Fire! Fire! Get out! Get out!

One man yelled as he ran around grabbing a bucket from the well. Several people came out of their homes and places of business and grabbed some wooden buckets and started pouring them on the ground around the houses that were burning. They could not provide water fast enough to put out the extremely hot fire, but they could make the ground wet around the homes that were burning to stop the fire from spreading. Everyone did not notice the fire until it was too late. The place that was burning was a blacksmith shop and everyone was used to seeing smoke coming from it. They kept pouring water in a circle around the houses until they could tell that it was not going to spread to more houses.

******

The Evenshaw Basin was flat with tall grass and smaller trees called Dragon Bush. The trees had long thorns on them and the leaves turned bright red in the fall, reaching up seven to eight feet high with about the same width. In certain locations around the Basin, the trees grew more and in other locations the grasses grew more. Around the Basin the mountain ranges extended above the clouds.

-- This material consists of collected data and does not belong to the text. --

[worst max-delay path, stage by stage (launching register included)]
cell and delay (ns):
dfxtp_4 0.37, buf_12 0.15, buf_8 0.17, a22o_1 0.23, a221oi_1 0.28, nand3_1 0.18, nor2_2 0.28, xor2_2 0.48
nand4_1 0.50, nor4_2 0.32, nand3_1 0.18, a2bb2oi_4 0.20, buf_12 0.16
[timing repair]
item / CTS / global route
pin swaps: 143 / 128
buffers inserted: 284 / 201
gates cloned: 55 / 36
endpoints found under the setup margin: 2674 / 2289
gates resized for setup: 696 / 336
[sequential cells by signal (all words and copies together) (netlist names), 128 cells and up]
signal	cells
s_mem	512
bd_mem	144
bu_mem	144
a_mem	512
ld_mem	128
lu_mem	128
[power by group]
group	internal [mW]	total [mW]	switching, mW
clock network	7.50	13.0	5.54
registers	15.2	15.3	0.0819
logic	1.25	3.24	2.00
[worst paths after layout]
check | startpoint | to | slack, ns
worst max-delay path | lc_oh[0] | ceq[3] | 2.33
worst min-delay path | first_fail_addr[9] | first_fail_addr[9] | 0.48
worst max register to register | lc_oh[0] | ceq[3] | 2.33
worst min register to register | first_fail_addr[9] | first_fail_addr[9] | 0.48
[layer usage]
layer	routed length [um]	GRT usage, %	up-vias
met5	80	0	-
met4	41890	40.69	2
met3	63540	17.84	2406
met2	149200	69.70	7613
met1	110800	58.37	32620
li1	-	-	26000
Context: an optimization exercise on an open-source flow, tuned for small area, a short achievable clock period and few clock cycles per item. The choices shown serve that exercise and are no tape-out recipe. The RTL was checked by simulation tests, not by an equivalence proof against the original design. Power and IR drop assume default switching activity.

<file path="config.mk">
export PLATFORM = sky130hd
export DESIGN_NAME = ifft8_seq
export DESIGN_NICKNAME = ifft8_seq
export VERILOG_FILES = /design/flow/design.v
export SDC_FILE = /design/flow/constraint.sdc
export NUM_CORES = 4
export LEC_CHECK = 0
export CAP_MARGIN = 20
export CORE_MARGIN = 2
export CORE_UTILIZATION = 40
export SLEW_MARGIN = 20
</file>
<file path="constraint.sdc">
create_clock -name core_clock -period 22.0 [get_ports {clk}]
set_input_delay 4.4000 -clock core_clock [delete_from_list [all_inputs] [get_ports {clk}]]
set_output_delay 4.4000 -clock core_clock [all_outputs]
set_load 0.01 [all_outputs]
</file>
<file path="design.v">
module ifft8_seq #(
  parameter int unsigned W  = 12,
  parameter int unsigned IW = 16
) (
  input  logic                clk,
  input  logic                rst,
  input  logic                in_valid,
  output logic                in_ready,
  input  logic signed [W-1:0] in_re,
  input  logic signed [W-1:0] in_im,
  output logic                out_valid,
  input  logic                out_ready,
  output logic signed [W-1:0] out_re,
  output logic signed [W-1:0] out_im,
  output logic                out_last,
  output logic                busy
);
  localparam int unsigned PW = IW + 6;
  localparam logic signed [PW-1:0] TW_SCALE = PW'(10);
  localparam logic signed [IW-1:0] SAT_MAX  = IW'((2 ** (W - 1)) - 1);
  localparam logic signed [IW-1:0] SAT_MIN  = IW'(-(2 ** (W - 1)));
  localparam logic [3:0]           BF_LAST  = 4'd11;
  typedef enum logic [1:0] {
    ST_LOAD    = 2'd0,
    ST_COMPUTE = 2'd1,
    ST_UNLOAD  = 2'd2
  } state_t;
  state_t               r_state;
  logic [2:0]           r_in_cnt;
  logic [2:0]           r_out_cnt;
  logic [3:0]           r_bf_cnt;
  logic signed [IW-1:0] r_re [8];
  logic signed [IW-1:0] r_im [8];
  logic                 w_in_fire;
  logic [2:0]           w_ld_addr;
  logic [2:0]           w_next_idx;
  logic [1:0]           w_m;
  logic [2:0]           w_p;
  logic [2:0]           w_q;
  logic [1:0]           w_k;
  logic signed [4:0]    w_wr;
  logic signed [4:0]    w_wi;
  logic signed [IW-1:0] w_ar;
  logic signed [IW-1:0] w_ai;
  logic signed [IW-1:0] w_br;
  logic signed [IW-1:0] w_bi;
  logic signed [PW-1:0] w_pr;
  logic signed [PW-1:0] w_pi;
  logic signed [IW-1:0] w_tr;
  logic signed [IW-1:0] w_ti;
  logic signed [IW-1:0] w_a_re_n;
  logic signed [IW-1:0] w_a_im_n;
  logic signed [IW-1:0] w_b_re_n;
  logic signed [IW-1:0] w_b_im_n;
  function automatic logic signed [W-1:0] scale_sat(input logic signed [IW-1:0] v);
    logic signed [IW-1:0] sh;
    sh = v >>> 3;
    if (sh > SAT_MAX) begin
      sh = SAT_MAX;
    end else if (sh < SAT_MIN) begin
      sh = SAT_MIN;
    end
    scale_sat = sh[W-1:0];
  endfunction
  assign w_in_fire  = in_valid & in_ready;
  assign w_ld_addr  = {r_in_cnt[0], r_in_cnt[1], r_in_cnt[2]};
  assign w_next_idx = r_out_cnt + 3'd1;
  assign w_m        = r_bf_cnt[1:0];
  always_comb begin
    w_p = 3'd0;
    w_q = 3'd0;
    w_k = 2'd0;
    case (r_bf_cnt[3:2])
      2'd0: begin
        w_p = {w_m, 1'b0};
        w_q = {w_m, 1'b1};
        w_k = 2'd0;
      end
      2'd1: begin
        w_p = {w_m[1], 1'b0, w_m[0]};
        w_q = {w_m[1], 1'b1, w_m[0]};
        w_k = {w_m[0], 1'b0};
      end
      default: begin
        w_p = {1'b0, w_m};
        w_q = {1'b1, w_m};
        w_k = w_m;
      end
    endcase
  end
  always_comb begin
    w_wr = 5'sd10;
    w_wi = 5'sd0;
    case (w_k)
      2'd0: begin w_wr = 5'sd10;  w_wi = 5'sd0;  end
      2'd1: begin w_wr = 5'sd7;   w_wi = 5'sd7;  end
      2'd2: begin w_wr = 5'sd0;   w_wi = 5'sd10; end
      default: begin w_wr = -5'sd7; w_wi = 5'sd7; end
    endcase
  end
  assign w_ar = r_re[w_p];
  assign w_ai = r_im[w_p];
  assign w_br = r_re[w_q];
  assign w_bi = r_im[w_q];
  assign w_pr = PW'(w_br) * PW'(w_wr) - PW'(w_bi) * PW'(w_wi);
  assign w_pi = PW'(w_br) * PW'(w_wi) + PW'(w_bi) * PW'(w_wr);
  assign w_tr = IW'(w_pr / TW_SCALE);
  assign w_ti = IW'(w_pi / TW_SCALE);
  assign w_a_re_n = w_ar + w_tr;
  assign w_a_im_n = w_ai + w_ti;
  assign w_b_re_n = w_ar - w_tr;
  assign w_b_im_n = w_ai - w_ti;
  always_ff @(posedge clk) begin
    if (r_state == ST_LOAD && w_in_fire) begin
      r_re[w_ld_addr] <= IW'(in_re);
      r_im[w_ld_addr] <= IW'(in_im);
    end else if (r_state == ST_COMPUTE) begin
      r_re[w_p] <= w_a_re_n;
      r_im[w_p] <= w_a_im_n;
      r_re[w_q] <= w_b_re_n;
      r_im[w_q] <= w_b_im_n;
    end
  end
  always_ff @(posedge clk) begin
    if (rst) begin
      r_state   <= ST_LOAD;
      r_in_cnt  <= 3'd0;
      r_out_cnt <= 3'd0;
      r_bf_cnt  <= 4'd0;
      in_ready  <= 1'b1;
      out_valid <= 1'b0;
      out_last  <= 1'b0;
      busy      <= 1'b0;
      out_re    <= '0;
      out_im    <= '0;
    end else begin
      case (r_state)
        ST_LOAD: begin
          if (w_in_fire) begin
            r_in_cnt <= r_in_cnt + 3'd1;
            if (r_in_cnt == 3'd7) begin
              r_state  <= ST_COMPUTE;
              r_bf_cnt <= 4'd0;
              in_ready <= 1'b0;
              busy     <= 1'b1;
            end
          end
        end
        ST_COMPUTE: begin
          r_bf_cnt <= r_bf_cnt + 4'd1;
          if (r_bf_cnt == BF_LAST) begin
            r_state   <= ST_UNLOAD;
            r_out_cnt <= 3'd0;
            out_valid <= 1'b1;
            out_last  <= 1'b0;
            out_re    <= scale_sat(r_re[0]);
            out_im    <= scale_sat(r_im[0]);
          end
        end
        ST_UNLOAD: begin
          if (out_ready) begin
            if (r_out_cnt == 3'd7) begin
              r_state   <= ST_LOAD;
              r_in_cnt  <= 3'd0;
              r_out_cnt <= 3'd0;
              in_ready  <= 1'b1;
              out_valid <= 1'b0;
              out_last  <= 1'b0;
              busy      <= 1'b0;
              out_re    <= '0;
              out_im    <= '0;
            end else begin
              r_out_cnt <= w_next_idx;
              out_re    <= scale_sat(r_re[w_next_idx]);
              out_im    <= scale_sat(r_im[w_next_idx]);
              out_last  <= (w_next_idx == 3'd7);
            end
          end
        end
        default: begin
          r_state <= ST_LOAD;
        end
      endcase
    end
  end
endmodule
</file>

Kaylin Borlynn had been to the base of the mountains in all directions, but only to the side that faced into the Evenshaw Basin. Her job was to escort people and merchants to the other side of the Basin and to different locations without being harmed by the raiders and bandits. There were four roads going in and out of the Basin, which led to four different kingdoms on each side. East and west roads lead from the kingdom of Woodhaven to the Kingdom of Oldenberg. The north and south roads go to the Kingdom of Eile and the Kingdom of Phetserath. This was the fastest way to get from kingdom to kingdom. The Basin roads were straight and flat, people and wagons could move fast from one side to the other. It was possible to go around but it would take months longer. The roads are very narrow, winding, and unmaintained. There were always the hazards of wildlife and bandits with little to no protection except whatever weapons travelers carried with them. In the Basin, four wagons could travel side by side on the roads. But Kaylin had been told that in the mountains it was lucky if one wagon got through. She had heard many, many stories about life on the other side of the mountains and in the different kingdoms. Kaylin had grown up hearing stories her dad told her about life in the Kingdom of Woodhaven. About how big the trees are and the wildlife. How people there always lived with nature and how people respected it. Sometimes when she slept, she would dream about going there. She had really never sat down and talked about the other kingdoms with other people. She had heard stories, though. The Kingdom of Eile was where the people who could use magic lived. The magic was strong there for some reason, but she did not know why.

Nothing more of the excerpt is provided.